The other thing I want to show you is R notebooks. So R notebooks is an rmarkdown document and if you've seen rmarkdown documents you know that's our web authoring tool for doing documents in R. The notebooks give you interactive code chunks and inline inputs and we're going to be using those today. So I just wanted to give you a heads up that that's in there because notebooks hasn't been officially released. It will be released in the next few weeks.
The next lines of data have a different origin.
==> src/rtl/mul_share_arbiter.sv <==
// mul_share_arbiter
// Shares one 35x35 signed multiplier among NCH requesting channels. Requests
// are granted round-robin, at most one issue every GAP cycles. A small tag
// FIFO remembers which channel owns each in-flight product so that results
// can be routed back in issue order.
module mul_share_arbiter #(
  parameter int NCH       = 4,
  parameter int GAP       = 4,
  parameter int TAG_DEPTH = 4
) (
  input  logic                      i_clk,
  input  logic                      i_rst_n,
  input  logic [NCH-1:0]            i_req,
  input  logic [NCH*35-1:0]         i_a,
  input  logic [NCH*35-1:0]         i_b,
  output logic [NCH-1:0]            o_gnt,
  output logic                      o_mul_en,
  output logic signed [34:0]        o_mul_a,
  output logic signed [34:0]        o_mul_b,
  input  logic signed [68:0]        i_mul_c,
  input  logic                      i_mul_c_en,
  output logic signed [68:0]        o_res,
  output logic [$clog2(NCH)-1:0]    o_res_ch,
  output logic                      o_res_vld,
  output logic                      o_busy,
  output logic                      o_err
);

  localparam int CW = $clog2(NCH);
  localparam int SW = $clog2(GAP);
  localparam int AW = $clog2(TAG_DEPTH);

  localparam logic [SW-1:0] SLOT_LOAD = SW'(GAP - 1);
  localparam logic [SW-1:0] SLOT_ONE  = SW'(1);
  localparam logic [AW:0]   CNT_ONE   = (AW + 1)'(1);
  localparam logic [AW:0]   CNT_FULL  = (AW + 1)'(TAG_DEPTH);
  localparam logic [AW-1:0] PTR_ONE   = AW'(1);
  localparam logic [CW-1:0] CH_ONE    = CW'(1);
  localparam logic [CW-1:0] CH_LAST   = CW'(NCH - 1);
  localparam logic [CW:0]   CH_WRAP   = (CW + 1)'(NCH);

  // Unpacked per-channel operands
  logic signed [34:0] a_ch [NCH];
  logic signed [34:0] b_ch [NCH];

  // Round-robin search: requests rotated so that bit 0 is the channel at the pointer
  logic [2*NCH-1:0]   req_dbl;
  logic [NCH-1:0]     req_rot;
  logic [CW-1:0]      cand_idx [NCH];
  logic               win_found;
  logic [CW-1:0]      win_idx;

  // Issue slot and round-robin state
  logic [SW-1:0]      slot_cnt_reg;
  logic [SW-1:0]      slot_cnt_next;
  logic [CW-1:0]      rr_ptr_reg;
  logic [CW-1:0]      rr_ptr_next;

  // Tag FIFO
  logic [CW-1:0]      tag_mem [TAG_DEPTH];
  logic [AW-1:0]      wr_ptr_reg;
  logic [AW-1:0]      rd_ptr_reg;
  logic [AW:0]        count_reg;
  logic [AW:0]        count_next;

  // Decisions for the current edge
  logic               slot_free;
  logic               fifo_full;
  logic               fifo_empty;
  logic               issue;
  logic               pop;
  logic [NCH-1:0]     gnt_next;
  logic               busy_next;

  // Registered outputs
  logic [NCH-1:0]     gnt_reg;
  logic               mul_en_reg;
  logic signed [34:0] mul_a_reg;
  logic signed [34:0] mul_b_reg;
  logic signed [68:0] res_reg;
  logic [CW-1:0]      res_ch_reg;
  logic               res_vld_reg;
  logic               busy_reg;
  logic               err_reg;

  assign req_dbl = {i_req, i_req} >> rr_ptr_reg;
  assign req_rot = req_dbl[NCH-1:0];

  for (genvar gi = 0; gi < NCH; gi++) begin : g_chan
    logic [CW:0] cand_sum;

    assign a_ch[gi]     = i_a[35*gi +: 35];
    assign b_ch[gi]     = i_b[35*gi +: 35];
    // Absolute channel number of rotated position gi, wrapped modulo NCH
    assign cand_sum     = {1'b0, rr_ptr_reg} + (CW + 1)'(gi);
    assign cand_idx[gi] = (cand_sum >= CH_WRAP) ? CW'(cand_sum - CH_WRAP) : cand_sum[CW-1:0];
    assign gnt_next[gi] = issue && (win_idx == CW'(gi));
  end

  // Pick the first requesting channel at or after the round-robin pointer
  always_comb begin
    win_found = |req_rot;
    win_idx   = '0;
    for (int i = NCH - 1; i >= 0; i--) begin
      if (req_rot[i]) begin
        win_idx = cand_idx[i];
      end
    end
  end

  assign slot_free  = (slot_cnt_reg == '0);
  assign fifo_full  = (count_reg == CNT_FULL);
  assign fifo_empty = (count_reg == '0);
  assign issue      = slot_free && !fifo_full && win_found;
  assign pop        = i_mul_c_en && !fifo_empty;

  // Next-state for slot counter, pointer, FIFO occupancy and busy flag
  always_comb begin
    slot_cnt_next = slot_cnt_reg;
    if (issue) begin
      slot_cnt_next = SLOT_LOAD;
    end else if (!slot_free) begin
      slot_cnt_next = slot_cnt_reg - SLOT_ONE;
    end

    rr_ptr_next = rr_ptr_reg;
    if (issue) begin
      rr_ptr_next = (win_idx == CH_LAST) ? '0 : win_idx + CH_ONE;
    end

    count_next = count_reg;
    case ({issue, pop})
      2'b10:   count_next = count_reg + CNT_ONE;
      2'b01:   count_next = count_reg - CNT_ONE;
      default: count_next = count_reg;
    endcase

    busy_next = (slot_cnt_next != '0) || (count_next != '0);
  end

  // Control state: slot timer, round-robin pointer, FIFO pointers and occupancy
  always_ff @(posedge i_clk or negedge i_rst_n) begin
    if (!i_rst_n) begin
      slot_cnt_reg <= '0;
      rr_ptr_reg   <= '0;
      wr_ptr_reg   <= '0;
      rd_ptr_reg   <= '0;
      count_reg    <= '0;
      busy_reg     <= 1'b0;
    end else begin
      slot_cnt_reg <= slot_cnt_next;
      rr_ptr_reg   <= rr_ptr_next;
      count_reg    <= count_next;
      busy_reg     <= busy_next;
      if (issue) begin
        wr_ptr_reg <= wr_ptr_reg + PTR_ONE;
      end
      if (pop) begin
        rd_ptr_reg <= rd_ptr_reg + PTR_ONE;
      end
    end
  end

  // Tag storage; no reset needed since the pointers define validity
  always_ff @(posedge i_clk) begin
    if (issue) begin
      tag_mem[wr_ptr_reg] <= win_idx;
    end
  end

  // Issue side: grant pulse, multiplier strobe and held operands
  always_ff @(posedge i_clk or negedge i_rst_n) begin
    if (!i_rst_n) begin
      gnt_reg    <= '0;
      mul_en_reg <= 1'b0;
      mul_a_reg  <= '0;
      mul_b_reg  <= '0;
    end else begin
      gnt_reg    <= gnt_next;
      mul_en_reg <= issue;
      if (issue) begin
        mul_a_reg <= a_ch[win_idx];
        mul_b_reg <= b_ch[win_idx];
      end
    end
  end

  // Return side: route each product to the oldest tag; flag orphan products
  always_ff @(posedge i_clk or negedge i_rst_n) begin
    if (!i_rst_n) begin
      res_reg     <= '0;
      res_ch_reg  <= '0;
      res_vld_reg <= 1'b0;
      err_reg     <= 1'b0;
    end else begin
      res_vld_reg <= pop;
      if (pop) begin
        res_reg    <= i_mul_c;
        res_ch_reg <= tag_mem[rd_ptr_reg];
      end
      if (i_mul_c_en && fifo_empty) begin
        err_reg <= 1'b1;
      end
    end
  end

  assign o_gnt     = gnt_reg;
  assign o_mul_en  = mul_en_reg;
  assign o_mul_a   = mul_a_reg;
  assign o_mul_b   = mul_b_reg;
  assign o_res     = res_reg;
  assign o_res_ch  = res_ch_reg;
  assign o_res_vld = res_vld_reg;
  assign o_busy    = busy_reg;
  assign o_err     = err_reg;

endmodule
Live demo: connecting to Spark
So now that we've done the intros and the background on Spark I want to get to the real meat of the presentation which is actually using sparklyr and Spark and dplyr. So here what we're going to do is we're going to manipulate some data with dplyr and Spark using that Spark SQL API and we're going to do that on a local instance of Spark.
So this is the RStudio server version of our product. You can see that because I'm in a web browser and this is the professional version of the product and you know that it's professional because I have multiple versions of R here and I also have multiple sessions that I can support here as well.
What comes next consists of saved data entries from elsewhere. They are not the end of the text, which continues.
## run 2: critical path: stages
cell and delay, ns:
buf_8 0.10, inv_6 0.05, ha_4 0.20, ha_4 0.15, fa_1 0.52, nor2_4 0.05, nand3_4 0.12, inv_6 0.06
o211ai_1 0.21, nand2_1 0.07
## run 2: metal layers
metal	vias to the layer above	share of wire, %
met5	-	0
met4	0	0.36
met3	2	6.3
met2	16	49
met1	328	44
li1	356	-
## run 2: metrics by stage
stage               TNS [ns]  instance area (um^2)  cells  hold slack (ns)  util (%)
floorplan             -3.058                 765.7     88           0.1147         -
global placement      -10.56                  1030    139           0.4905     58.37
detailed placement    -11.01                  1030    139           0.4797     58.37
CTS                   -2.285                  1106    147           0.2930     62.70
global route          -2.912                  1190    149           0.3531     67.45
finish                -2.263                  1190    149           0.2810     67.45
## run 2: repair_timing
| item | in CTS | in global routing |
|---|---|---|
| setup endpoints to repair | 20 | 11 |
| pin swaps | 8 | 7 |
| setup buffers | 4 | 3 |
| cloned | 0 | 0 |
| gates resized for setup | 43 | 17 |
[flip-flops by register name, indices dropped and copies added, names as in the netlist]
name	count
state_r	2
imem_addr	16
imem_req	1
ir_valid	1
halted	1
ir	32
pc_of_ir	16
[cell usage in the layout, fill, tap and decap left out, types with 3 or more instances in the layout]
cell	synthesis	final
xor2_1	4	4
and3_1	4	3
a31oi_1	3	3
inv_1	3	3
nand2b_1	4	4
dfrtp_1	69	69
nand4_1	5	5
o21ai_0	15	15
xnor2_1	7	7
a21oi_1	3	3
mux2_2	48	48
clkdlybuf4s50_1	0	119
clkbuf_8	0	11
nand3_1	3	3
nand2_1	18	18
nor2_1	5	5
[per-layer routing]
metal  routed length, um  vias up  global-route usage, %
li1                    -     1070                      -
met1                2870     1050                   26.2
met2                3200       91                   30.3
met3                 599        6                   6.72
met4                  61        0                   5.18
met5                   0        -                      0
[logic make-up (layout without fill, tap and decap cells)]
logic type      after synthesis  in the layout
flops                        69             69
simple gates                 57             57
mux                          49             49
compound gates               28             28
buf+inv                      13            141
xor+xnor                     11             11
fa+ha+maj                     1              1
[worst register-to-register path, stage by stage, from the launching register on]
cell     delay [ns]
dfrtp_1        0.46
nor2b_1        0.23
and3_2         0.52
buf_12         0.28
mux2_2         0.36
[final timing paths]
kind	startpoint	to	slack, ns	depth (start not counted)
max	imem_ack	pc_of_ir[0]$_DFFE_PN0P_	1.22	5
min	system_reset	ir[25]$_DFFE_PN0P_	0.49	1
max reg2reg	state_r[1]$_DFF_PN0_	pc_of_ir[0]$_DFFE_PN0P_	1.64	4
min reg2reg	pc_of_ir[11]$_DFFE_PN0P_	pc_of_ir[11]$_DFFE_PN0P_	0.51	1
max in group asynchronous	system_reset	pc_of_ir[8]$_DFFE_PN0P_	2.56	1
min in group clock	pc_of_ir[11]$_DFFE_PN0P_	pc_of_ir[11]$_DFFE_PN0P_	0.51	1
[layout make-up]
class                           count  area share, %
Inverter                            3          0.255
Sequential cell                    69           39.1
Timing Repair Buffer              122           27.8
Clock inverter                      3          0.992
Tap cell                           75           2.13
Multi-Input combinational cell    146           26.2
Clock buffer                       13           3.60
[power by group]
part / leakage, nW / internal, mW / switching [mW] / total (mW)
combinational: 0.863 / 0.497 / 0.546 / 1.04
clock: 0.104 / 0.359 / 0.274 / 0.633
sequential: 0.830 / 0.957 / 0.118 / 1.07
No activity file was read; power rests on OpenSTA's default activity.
Alright so what I want to show to you today is this new Spark tab that's been added to the IDE. If I do a new connection I can say I'm going to connect to local so this is just going to be local to my machine. I'm not connecting to a Hadoop cluster here, I'm just keeping it right on my local machine. I'm going to go ahead and use dplyr. I'm going to choose Spark 162 which is the default and Hadoop 2.6. So these are dependencies that are required to run Spark.
It writes this code for me which is nice and I'm going to go ahead and copy it into a new R notebook. I'll hit that and I'll hit connect. So this is the notebook, it's got this green bar, it means that these commands are running and you can see that it's going to go ahead and connect here to the Spark context on my machine.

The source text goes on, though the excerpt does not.